Everybody should take this picture that Kim Kardashian threw up on Instagram today as a direct threat, because this is only the beginning and in a couple of months we’ll be looking at her knocked up naked body on the cover of National Geographic. Brace your eyeballs now.
While covered in more face paint than a drag queen clown in a beauty pageant, Kim rolled up her shirt and showed off the skin dome covering her almost 6-month-old fetus. You know, something in the milk ain’t clean about that picture. Where are the tiny handprints from her Kimye fetus banging on her bump while screaming for someone to save them from those fame whores? Why isn’t a giant dollar sign glowing over her belly? Yeah, this shit is totally ‘shopped!
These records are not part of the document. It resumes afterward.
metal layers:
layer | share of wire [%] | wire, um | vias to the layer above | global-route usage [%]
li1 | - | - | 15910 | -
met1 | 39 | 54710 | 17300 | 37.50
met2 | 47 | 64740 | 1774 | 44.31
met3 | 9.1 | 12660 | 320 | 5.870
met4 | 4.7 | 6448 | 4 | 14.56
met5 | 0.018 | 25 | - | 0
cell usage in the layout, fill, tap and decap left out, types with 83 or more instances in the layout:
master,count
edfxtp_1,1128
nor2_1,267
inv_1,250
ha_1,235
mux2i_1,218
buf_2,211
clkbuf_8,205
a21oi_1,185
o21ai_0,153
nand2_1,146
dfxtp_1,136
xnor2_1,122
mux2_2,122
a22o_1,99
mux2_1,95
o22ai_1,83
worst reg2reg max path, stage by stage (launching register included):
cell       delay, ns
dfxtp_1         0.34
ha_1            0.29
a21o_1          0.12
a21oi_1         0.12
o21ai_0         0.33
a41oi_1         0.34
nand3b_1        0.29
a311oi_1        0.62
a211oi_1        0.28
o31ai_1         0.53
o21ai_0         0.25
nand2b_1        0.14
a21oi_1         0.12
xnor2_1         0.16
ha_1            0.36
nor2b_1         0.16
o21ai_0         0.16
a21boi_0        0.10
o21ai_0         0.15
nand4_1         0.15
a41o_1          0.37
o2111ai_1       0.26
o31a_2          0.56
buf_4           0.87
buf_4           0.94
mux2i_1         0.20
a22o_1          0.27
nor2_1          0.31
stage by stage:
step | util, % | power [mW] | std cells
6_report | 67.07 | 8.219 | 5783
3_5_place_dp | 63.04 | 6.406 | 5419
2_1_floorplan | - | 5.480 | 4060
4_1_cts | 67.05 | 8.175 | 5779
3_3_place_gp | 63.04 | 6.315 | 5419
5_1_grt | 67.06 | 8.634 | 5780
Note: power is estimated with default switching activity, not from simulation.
## src/rtl/ppd_divider.sv

```systemverilog
// Iterative restoring divider, one quotient bit per cycle.
module ppd_divider #(
    parameter int W = 13
) (
    input  logic         aclk,
    input  logic         aresetn,
    input  logic         start,
    input  logic [W-1:0] dividend,
    input  logic [W-1:0] divisor,
    output logic         done,
    output logic [W-1:0] quotient,
    output logic [W-1:0] remainder
);

    localparam int CW = $clog2(W + 1);
    localparam logic [CW-1:0] LAST_STEP = CW'(W - 1);

    logic          busy_reg, busy_next;
    logic          done_reg, done_next;
    logic [CW-1:0] cnt_reg, cnt_next;
    logic [W-1:0]  rem_reg, rem_next;
    logic [W-1:0]  quo_reg, quo_next;
    logic [W-1:0]  dvs_reg, dvs_next;
    logic [W:0]    trial;
    logic [W:0]    diff;

    assign trial = {rem_reg, quo_reg[W-1]};
    assign diff  = trial - {1'b0, dvs_reg};

    always_comb begin
        busy_next = busy_reg;
        done_next = 1'b0;
        cnt_next  = cnt_reg;
        rem_next  = rem_reg;
        quo_next  = quo_reg;
        dvs_next  = dvs_reg;
        if (start) begin
            busy_next = 1'b1;
            cnt_next  = '0;
            rem_next  = '0;
            quo_next  = dividend;
            dvs_next  = divisor;
        end else if (busy_reg) begin
            if (!diff[W]) begin
                rem_next = diff[W-1:0];
                quo_next = {quo_reg[W-2:0], 1'b1};
            end else begin
                rem_next = trial[W-1:0];
                quo_next = {quo_reg[W-2:0], 1'b0};
            end
            cnt_next = cnt_reg + 1'b1;
            if (cnt_reg == LAST_STEP) begin
                busy_next = 1'b0;
                done_next = 1'b1;
            end
        end
    end

    always_ff @(posedge aclk) begin
        if (!aresetn) begin
            busy_reg <= 1'b0;
            done_reg <= 1'b0;
            cnt_reg  <= '0;
        end else begin
            busy_reg <= busy_next;
            done_reg <= done_next;
            cnt_reg  <= cnt_next;
        end
        rem_reg <= rem_next;
        quo_reg <= quo_next;
        dvs_reg <= dvs_next;
    end

    assign done      = done_reg;
    assign quotient  = quo_reg;
    assign remainder = rem_reg;

endmodule

```

## config.mk

```make
export PLATFORM = sky130hd
export DESIGN_NAME = ppd_divider
export DESIGN_NICKNAME = d
export VERILOG_FILES = /design/src/rtl/ppd_divider.sv
export SDC_FILE = /design/constraint.sdc
export NUM_CORES = 1
export LEC_CHECK = 0
export BUFFER_PORTS_ARGS = -buffer_cell sky130_fd_sc_hd__buf_2
export CAP_MARGIN = 0
export CORE_UTILIZATION = 58
export CTS_CLUSTER_DIAMETER = 100
export DETAILED_ROUTE_END_ITERATION = 8
export PLACE_DENSITY = 0.89
export SLEW_MARGIN = 15
export SYNTH_ARGS = -nofsm -noshare
export SYNTH_HDL_FRONTEND = slang
export SYNTH_SLANG_ARGS = --single-unit
```

## constraint.sdc

```tcl
create_clock -name aclk -period 7.2 [get_ports aclk]
set_clock_uncertainty 0.1 [all_clocks]
set_input_delay 0.36 -clock aclk [delete_from_list [all_inputs] [get_ports aclk]]
set_output_delay 0.36 -clock aclk [all_outputs]
set_load 0.005 [all_outputs]
```

* After elaboration in Yosys (flattened, before gate mapping)
Index checks and enable logic that the tools add are counted.
Storage, ports and cells: flip-flop bits (word level) 45, bits of input ports 29, output and inout port bits 27, word-level logic and storage cells 22
Operators by class: $add $sub $neg 2, eq/ne operators 1, mux-type cells 8, bitwise logic cells 2, reductions and logical operators 3
Operators by type and width (number):
- 13-bit 2-to-1 mux | 3
- 14-bit by 13-bit subtractor with 14-bit output | 1
- 1-bit 2-to-1 mux | 5
- 4-bit by 1-bit adder with 4-bit output, second input constant | 1
- 4-bit == test, second input constant | 1
- 3-bit OR reduction | 1
- 1-bit NOT | 2
- 2-bit nonzero test | 1
- 2-bit OR reduction | 1

* Longest topological paths before layout
Gate-level depths: netlist (run 1).
word-level depth 4, gate-level depth with buffers 10, gate-level depth less buffers 10

* Worst setup path after synthesis (run 1)
Ideal clock, no wire load.
path kind register -> register, start point register rem_reg[3] (netlist: remainder[3]), end point register rem_reg[9] (netlist: remainder[9]), library setup time 0.138 ns, data arrival time 2.365 ns, required time 6.962 ns, slack 4.598 ns, cell stages (with the launch flop) 10, path buffers 1, clock period less this slack 2.602 ns, path through dfxtp_1 ha_1 and2_4 a221oi_2 a21oi_2 or4b_4 nand4_4 buf_8 mux2i_1 a211oi_1
On the way: cells in the longest elaborated chain, start to end 2
RTL lines:
- start, declared | line 21 | logic [W-1:0] rem_reg, rem_next;
- start signal, assigned | line 69 | rem_reg <= rem_next;
- 14-bit by 13-bit subtractor with 14-bit output | line 28 | assign diff = trial - {1'b0, dvs_reg};
- 13-bit 2-to-1 mux | line 44 | if (!diff[W]) begin
Every way passes these cells. A chain may end at the register's enable or synchronous reset.

* Worst setup path after layout (run 1)
start point register rem_reg[9] (netlist: remainder[9]), end point register quo_reg[0] (netlist: quotient[0]) (data pin)
On the way: cells in the longest elaborated chain, start to end 4
RTL lines:
- 14-bit by 13-bit subtractor with 14-bit output | line 28
- 1-bit 2-to-1 mux | line 44
- 13-bit 2-to-1 mux | line 43 | end else if (busy_reg) begin
- 13-bit 2-to-1 mux | line 37 | if (start) begin
- net quo_next[0] | line 22 | logic [W-1:0] quo_reg, quo_next;
- end signal, assigned | line 70 | quo_reg <= quo_next;
- end, declared | line 22
The timed path passes the listed nets, and every way through them passes these cells. The select of a mux whose other input is x is not followed.

==> flow_metrics.py, run 1 <==
metrics = {
    "run_status": {
        "status": "complete, no violations",
    },
    "worst_setup_path": {
        "worstReg2RegStart": "remainder[9]",
        "cp-start-kind": "flip-flop",
        "slowest_delay_ps": 390,
        "ff2ff_setup_slack_ps": 4390,
        "critPathRequiredTime_ps": 7160,
        "ff2ff_path_depth": 7,
        "r2r_end": "quotient[0]",
        "worstSetupEndpointType": "flip-flop",
        "setup.worst_path.end": "quotient[0]",
        "criticalPathCategory": "flip-flop to flip-flop",
        "cpLargestDelayFamily": "multiplexers",
        "cp-startpoint": "remainder[9]",
        "critical_path_arrival_ps": 2760,
        "path_depth": 7,
        "cp_slowest_cell": "sky130_fd_sc_hd__ha_1",
        "critical_path.cell_chain": "ha_1 > a21oi_1 > o21ai_0 > a21oi_1 > mux2i_1 > nand4_4 > mux2_2",
        "worst-path-max-fanout": 17,
        "critPathBufInv": 0,
        "critPathMostFrequentCell": "sky130_fd_sc_hd__a21oi_1",
    },
    "timing": {
        "clock.fmax_mhz": 356,
        "timing.final.max_slew_violations": 0,
        "fin_setup_tns_ps": 0,
        "fin_hold_ws_ps": 130,
        "finalCriticalPeriod_ps": 2810,
        "setup_viol": 0,
        "maxSlewHeadroom": 0.448,
        "number_of_hold_violations_in_the_final_report": 0,
        "worstMarginPinSlew_ps": 828,
        "finalWorstSetupSlack_ps": 4390,
        "rsz_0062_raised_after_global_routing": "false",
        "period_share": 0.390,
    },
    "power": {
        "power.ir.vdd_worst_v": 0.000160,
        "leakagePower_nw": 1.25,
        "power.density_cell_area_nw_per_um2": 240,
    },
    "drt": {
        "route.antenna.remaining_nets": 0,
        "detailroute.via_count": 1831,
        "dr.first_iter.drc_count": 144,
        "route.detailed.vias_per_inst": 5.52,
        "route.detailed.drc": 0,
        "first_pass_iters": 4,
        "post_drt_wl_per_cell_um": 13.9,
        "routed_wl_mm": 4.62,
    },
    "clocking": {
        "cts_tree": "yes",
        "hold_buffers": 0,
        "cts-htree-levels": 2,
        "numClockSinks": 45,
        "clockBufferDepth": 2,
        "clock_tree.root_cell": "sky130_fd_sc_hd__clkbuf_8",
        "clkTransAtPathRegs_ps": 80,
        "cts-resized-gates": 0,
        "number_of_buffers_inserted_during_clock_tree_synthesis": 5,
        "clock_latency_ps": 300,
        "cts_post_setup_buffers_inserted": 0,
    },
    "placed_design": {
        "hpwl_detailed_mm": 3.42,
        "dpl.cell_count": 324,
        "detailed_place.area_um2": 2760,
        "dpl_worst_slack_ps": 4410,
        "placement.io_buffers": 55,
        "globalplace.congestion": 0.863,
    },
    "die": {
        "pin_count": 56,
        "initial_cell_density_of_the_core": 0.609,
        "die_width_um": 67.0,
        "die_h_um": 67.0,
        "rows": 23,
        "design.core.area_um2": 4030,
        "die-area_um2": 4490,
    },
    "yosys": {
        "postSynthAreaPerCell_um2": 10.9,
        "synth_top_flop_cell": "sky130_fd_sc_hd__edfxtp_1",
        "async_reset_ff_frac": 0,
        "synthesis.nets": 270,
        "synth.yosys.seq_area_share": 0.473,
        "synth_warnings": 0,
        "synth.area.mux_share": 0.109,
        "synthDominantCellAreaShare": 0.318,
        "netlist_instances": 225,
        "synth_top_family_by_area": "simple AND/OR/NAND/NOR gates",
        "synth-adder-area-share": 0.0847,
        "synth_xor_area_frac": 0.0428,
        "syn-cell-area_um2": 2450,
        "synth_top_cell_by_area": "sky130_fd_sc_hd__edfxtp_1",
        "synth_simple_gate_area_frac": 0.126,
        "yosys-top-cells-area": "sky130_fd_sc_hd__edfxtp_1 (32%), sky130_fd_sc_hd__dfxtp_1 (16%), sky130_fd_sc_hd__ha_1 (7.6%)",
        "synth_compound_area_frac": 0.119,
        "synth_cell_types": 43,
        "synth_seq_cells": 45,
        "synth_enable_flop_cells": 26,
    },
    "global_route": {
        "globalRouteOverflowTotal": 0,
        "largest_net_degree_at_the_start_of_global_routing": 41,
        "grt_pass1_vias": 1710,
        "grt_util_all_layers": 0.225,
        "global_route_wire_length_before_repair_mm": 7.36,
        "antenna_found_initial": 0,
    },
    "cells_and_area": {
        "layout.cells.most_common": "sky130_fd_sc_hd__buf_2",
        "final_layout_size_suffix_gt1_frac": 0.298,
        "nNetsFinal": 326,
        "final_cell_area_um2": 2870,
        "area.growth.synth_to_final_pct": 17.0,
        "num_antenna_cells": 0,
        "nFillCells": 303,
        "finalNonFillerCells": 332,
        "layout.cells.most_common_list": "sky130_fd_sc_hd__buf_2 (55), sky130_fd_sc_hd__edfxtp_1 (26), sky130_fd_sc_hd__nor2_1 (24)",
    },
    "run": {
        "timing.max_cap.violations": 0,
    },
    "hold_path": {
        "hold_path_class": "input pin to flip-flop",
        "timing.hold.worst_path_depth": 1,
    },
}
## synth_stat cells, drive strengths merged (4+ instances only)
cell and n:
mux2 13, nor2b 4, nand3 6, nand2 9, clkbuf 4, inv 20, a21oi 12, a211oi 11
nor2 24, dfxtp 19, edfxtp 26, xnor2 8, ha 15, xor2 4, mux2i 12
## worst reg2reg max path, stage by stage (launching register included)
cell and delay (ps):
sky130_fd_sc_hd__dfxtp_1 350, sky130_fd_sc_hd__ha_1 390, sky130_fd_sc_hd__a21oi_1 200, sky130_fd_sc_hd__o21ai_0 140
sky130_fd_sc_hd__a21oi_1 330, sky130_fd_sc_hd__mux2i_1 330, sky130_fd_sc_hd__nand4_4 340, sky130_fd_sc_hd__mux2_2 380
## report_power, final
| group | leakage (nW) | switching, mW | internal [mW] | total, mW |
|---|---|---|---|---|
| combinational | 0.780 | 0.0981 | 0.0902 | 0.188 |
| clock | 0.0518 | 0.0851 | 0.102 | 0.187 |
| sequential | 0.414 | 0.0158 | 0.299 | 0.314 |
## metrics by stage
stage / total power [mW] / utilization
after floorplan: 0.461 / -
after global placement: 0.501 / 0.685
after detailed placement: 0.508 / 0.685
after CTS: 0.695 / 0.713
after global routing: 0.726 / 0.713
final: 0.690 / 0.713
## layout make-up
class | count | area, µm² | area share
clock buffer | 5 | 68.8 | 0.0240
inverter | 20 | 75.1 | 0.0261
timing repair buffer | 56 | 283 | 0.0985
clock inverter | 3 | 41.3 | 0.0144
tap | 50 | 62.6 | 0.0218
multi-input combinational | 153 | 1180 | 0.411
sequential | 45 | 1160 | 0.404
## logic make-up after synthesis
| kind of cell | Yosys count |
|---|---|
| xor gates and xnor gates | 12 |
| muxes | 25 |
| adders and majority gates | 16 |
| buffers and inverters | 27 |
| DFF | 45 |
| and+or+nand+nor | 59 |
| AOI/OAI and AO/OA | 41 |
## worst min path at each step
stage               slack [ps]         end       start
floorplan                  360  dvs_reg[0]  divisor[0]
global placement           390  cnt_reg[3]  cnt_reg[3]
detailed placement         410        done  cnt_reg[3]
CTS                        120  dvs_reg[1]  divisor[1]
global route               120  dvs_reg[1]  divisor[1]
finish                     130  dvs_reg[5]  divisor[5]
## metal layers
metal	vias to the layer above	routed length, µm	track usage
met3	7	222	0.0616
met5	-	0	0
met1	857	2090	0.274
met2	45	2240	0.378
li1	922	-	-
met4	0	63	0.0745
No activity file was read; power rests on OpenSTA's default activity.
==> inputs of run 2 (changes only) <==
- CORE_UTILIZATION: 58 -> 54
- PLACE_DENSITY: 0.89 -> 0.84
- clock period: 7.2 -> 2.9 ns (I/O delays scaled with it)
==> run 2 against run 1 <==
Global-route usage about the same; critical path depth increased by 1; cell area increased by 6.0%; wire length increased by 15%; via count increased by 6.3%; non-clock buffer count increased by 17; first-iteration DRC count increased by 6.3%; combinational power increased to 2.8 times the previous value; fmax about the same; highest routed layer unchanged.
==> flow_metrics.py, run 2 (synthesized netlist as in run 1, its figures left out) <==
metrics = {
    "global_route": {
        "antenna_found_initial": 0,
        "grt_util_all_layers": 0.225,
        "grt_pass1_vias": 1865,
        "global_route_wire_length_before_repair_mm": 8.48,
        "globalRouteOverflowTotal": 0,
        "largest_net_degree_at_the_start_of_global_routing": 32,
    },
    "placed_design": {
        "hpwl_detailed_mm": 3.48,
        "dpl_worst_slack_ps": 135,
        "placement.io_buffers": 55,
        "globalplace.congestion": 0.824,
        "dpl.cell_count": 329,
    },
    "drt": {
        "route.detailed.vias_per_inst": 5.53,
        "routed_wl_mm": 5.32,
        "detailroute.via_count": 1946,
        "route.antenna.remaining_nets": 0,
        "route.detailed.drc": 0,
        "post_drt_wl_per_cell_um": 15.1,
        "dr.first_iter.drc_count": 153,
        "first_pass_iters": 4,
    },
    "worst_setup_path": {
        "critical_path_arrival_ps": 2920,
        "cp-start-kind": "flip-flop",
        "ff2ff_path_depth": 8,
        "slowest_delay_ps": 600,
        "critPathRequiredTime_ps": 3010,
        "cp_slowest_cell": "sky130_fd_sc_hd__or4b_4",
        "worst-path-max-fanout": 9,
        "r2r_end": "remainder[12]",
        "critPathBufInv": 0,
        "cpLargestDelayFamily": "simple AND/OR/NAND/NOR gates",
        "worstReg2RegStart": "remainder[3]",
        "critical_path.cell_chain": "ha_1 > and2_4 > a221oi_2 > a21oi_2 > or4b_4 > nand4_4 > mux2i_1 > a211oi_1",
        "criticalPathCategory": "flip-flop to flip-flop",
        "ff2ff_setup_slack_ps": 90,
        "worstSetupEndpointType": "flip-flop",
    },
    "power": {
        "power.ir.vdd_worst_v": 0.000372,
        "leakagePower_nw": 1.31,
        "power.density_cell_area_nw_per_um2": 558,
        "total_power_mw": 1.70,
    },
    "cells_and_area": {
        "nNetsFinal": 344,
        "area.growth.synth_to_final_pct": 24.0,
        "num_antenna_cells": 0,
        "final_layout_size_suffix_gt1_frac": 0.303,
        "layout.cells.most_common_list": "sky130_fd_sc_hd__buf_2 (55), sky130_fd_sc_hd__edfxtp_1 (26), sky130_fd_sc_hd__nor2_1 (24)",
        "nFillCells": 307,
        "finalNonFillerCells": 352,
        "layout.cells.most_common": "sky130_fd_sc_hd__buf_2",
    },
    "timing": {
        "timing.final.max_slew_violations": 0,
        "finalWorstSetupSlack_ps": 92.0,
        "setup_viol": 0,
        "number_of_hold_violations_in_the_final_report": 0,
        "worstMarginPinSlew_ps": 543,
        "period_share": 0.968,
        "fin_hold_ws_ps": 35.0,
        "clock.fmax_mhz": 356,
        "finalCriticalPeriod_ps": 2810,
        "rsz_0062_raised_after_global_routing": "true",
        "fin_setup_tns_ps": 0,
        "maxSlewHeadroom": 0.637,
    },
    "die": {
        "die_h_um": 69.4,
        "die_width_um": 69.4,
        "pin_count": 56,
        "die-area_um2": 4820,
        "rows": 24,
        "design.core.area_um2": 4350,
        "initial_cell_density_of_the_core": 0.564,
    },
    "clocking": {
        "cts-htree-levels": 2,
        "clkTransAtPathRegs_ps": 90,
        "clock_tree.root_cell": "sky130_fd_sc_hd__clkbuf_8",
        "number_of_buffers_inserted_during_clock_tree_synthesis": 5,
        "numClockSinks": 45,
        "clockBufferDepth": 2,
        "clock_latency_ps": 300,
        "cts_tree": "yes",
    },
    "hold_path": {
        "worst_hold_start": "dividend[6]",
        "min_delay_worst_endpoint": "quotient[6]",
        "timing.hold.worst_path_depth": 2,
        "hold_path_class": "input pin to flip-flop",
    },
    "run_status": {
        "status": "complete, no violations",
    },
    "run": {
        "timing.max_cap.violations": 0,
    },
}
run 2: worst max path at each step:
stage	startpoint	endpoint	slack [ps]	cells after the start
after floorplan	remainder[3]	remainder[9]	300	9
after global placement	dvs_reg[4]	remainder[7]	200	9
after detailed placement	remainder[3]	remainder[11]	130	8
after CTS	remainder[3]	remainder[11]	120	8
after global routing	remainder[9]	remainder[12]	-30	8
final	remainder[3]	remainder[12]	90	8
run 2: per-stage QoR:
| step | util | cell area [µm²] |
|---|---|---|
| 6_report | 0.699 | 3040 |
| 5_1_grt | 0.699 | 3040 |
| 4_1_cts | 0.693 | 3020 |
| 3_5_place_dp | 0.640 | 2790 |
| 3_3_place_gp | 0.640 | 2790 |
| 2_1_floorplan | - | 2450 |
run 2: area by class of cell:
| cell class | count | area [µm²] | share of cell area |
|---|---|---|---|
| Multi-Input combinational cell | 154 | 1210 | 0.396 |
| Clock buffer | 5 | 68.8 | 0.0226 |
| Inverter | 20 | 75.1 | 0.0247 |
| Sequential cell | 45 | 1160 | 0.382 |
| Timing Repair Buffer | 73 | 445 | 0.146 |
| Clock inverter | 3 | 21.3 | 0.00699 |
| Tap cell | 52 | 65.1 | 0.0214 |
run 2: repair_timing:
action | 4_1_cts | 5_1_grt
resized for setup | 0 | 3
hold buffers | 14 | 0
endpoints found under the setup margin | 0 | 7
endpoints found under the hold margin | 14 | 0
setup buffers | 0 | 0
run 2: where the power goes:
| group | leakage, nW | switching (mW) | internal [mW] |
|---|---|---|---|
| logic | 0.853 | 0.269 | 0.249 |
| registers | 0.414 | 0.0392 | 0.741 |
| clock network | 0.0462 | 0.227 | 0.171 |
| total | 1.31 | 0.535 | 1.16 |
run 2: metal layers:
metal / GRT usage / share of wire
met3: 0.0538 / 0.048
met2: 0.376 / 0.50
met4: 0.0794 / 0.032
met1: 0.285 / 0.42
met5: 0 / 0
In other Kartrashian non-news, yesterday Ray J twatted out the cover of his single “I Hit It First” and it was obviously a pixelated picture of a pre-Kanye Kim. Today, TMZ posted a few lyrics from this mess of a song:
She might move on to rappers and ballplayers
But we all know I hit it first.
I had her head going North and her ass going South
But now baby chose to go West
No matter where she goes or who she knows
She still belongs in my bed.
Is Ray J really trying to say that he hit it before EVERYBODY including Kanye’s ass? This bitch. If you lined up every one of Kim’s fuck partners from the first one she hit to the last one she hit, and stood at the front of the line, you’d need several long range lenses to see Ray J. But nice try.
UPDATE: Ray J’s musical STUNT QUEEN move just leaked and here it is if you need that in your ears today.
I hate that I’m going to be singing “IhitIhitIhitIhit” all damn weekend.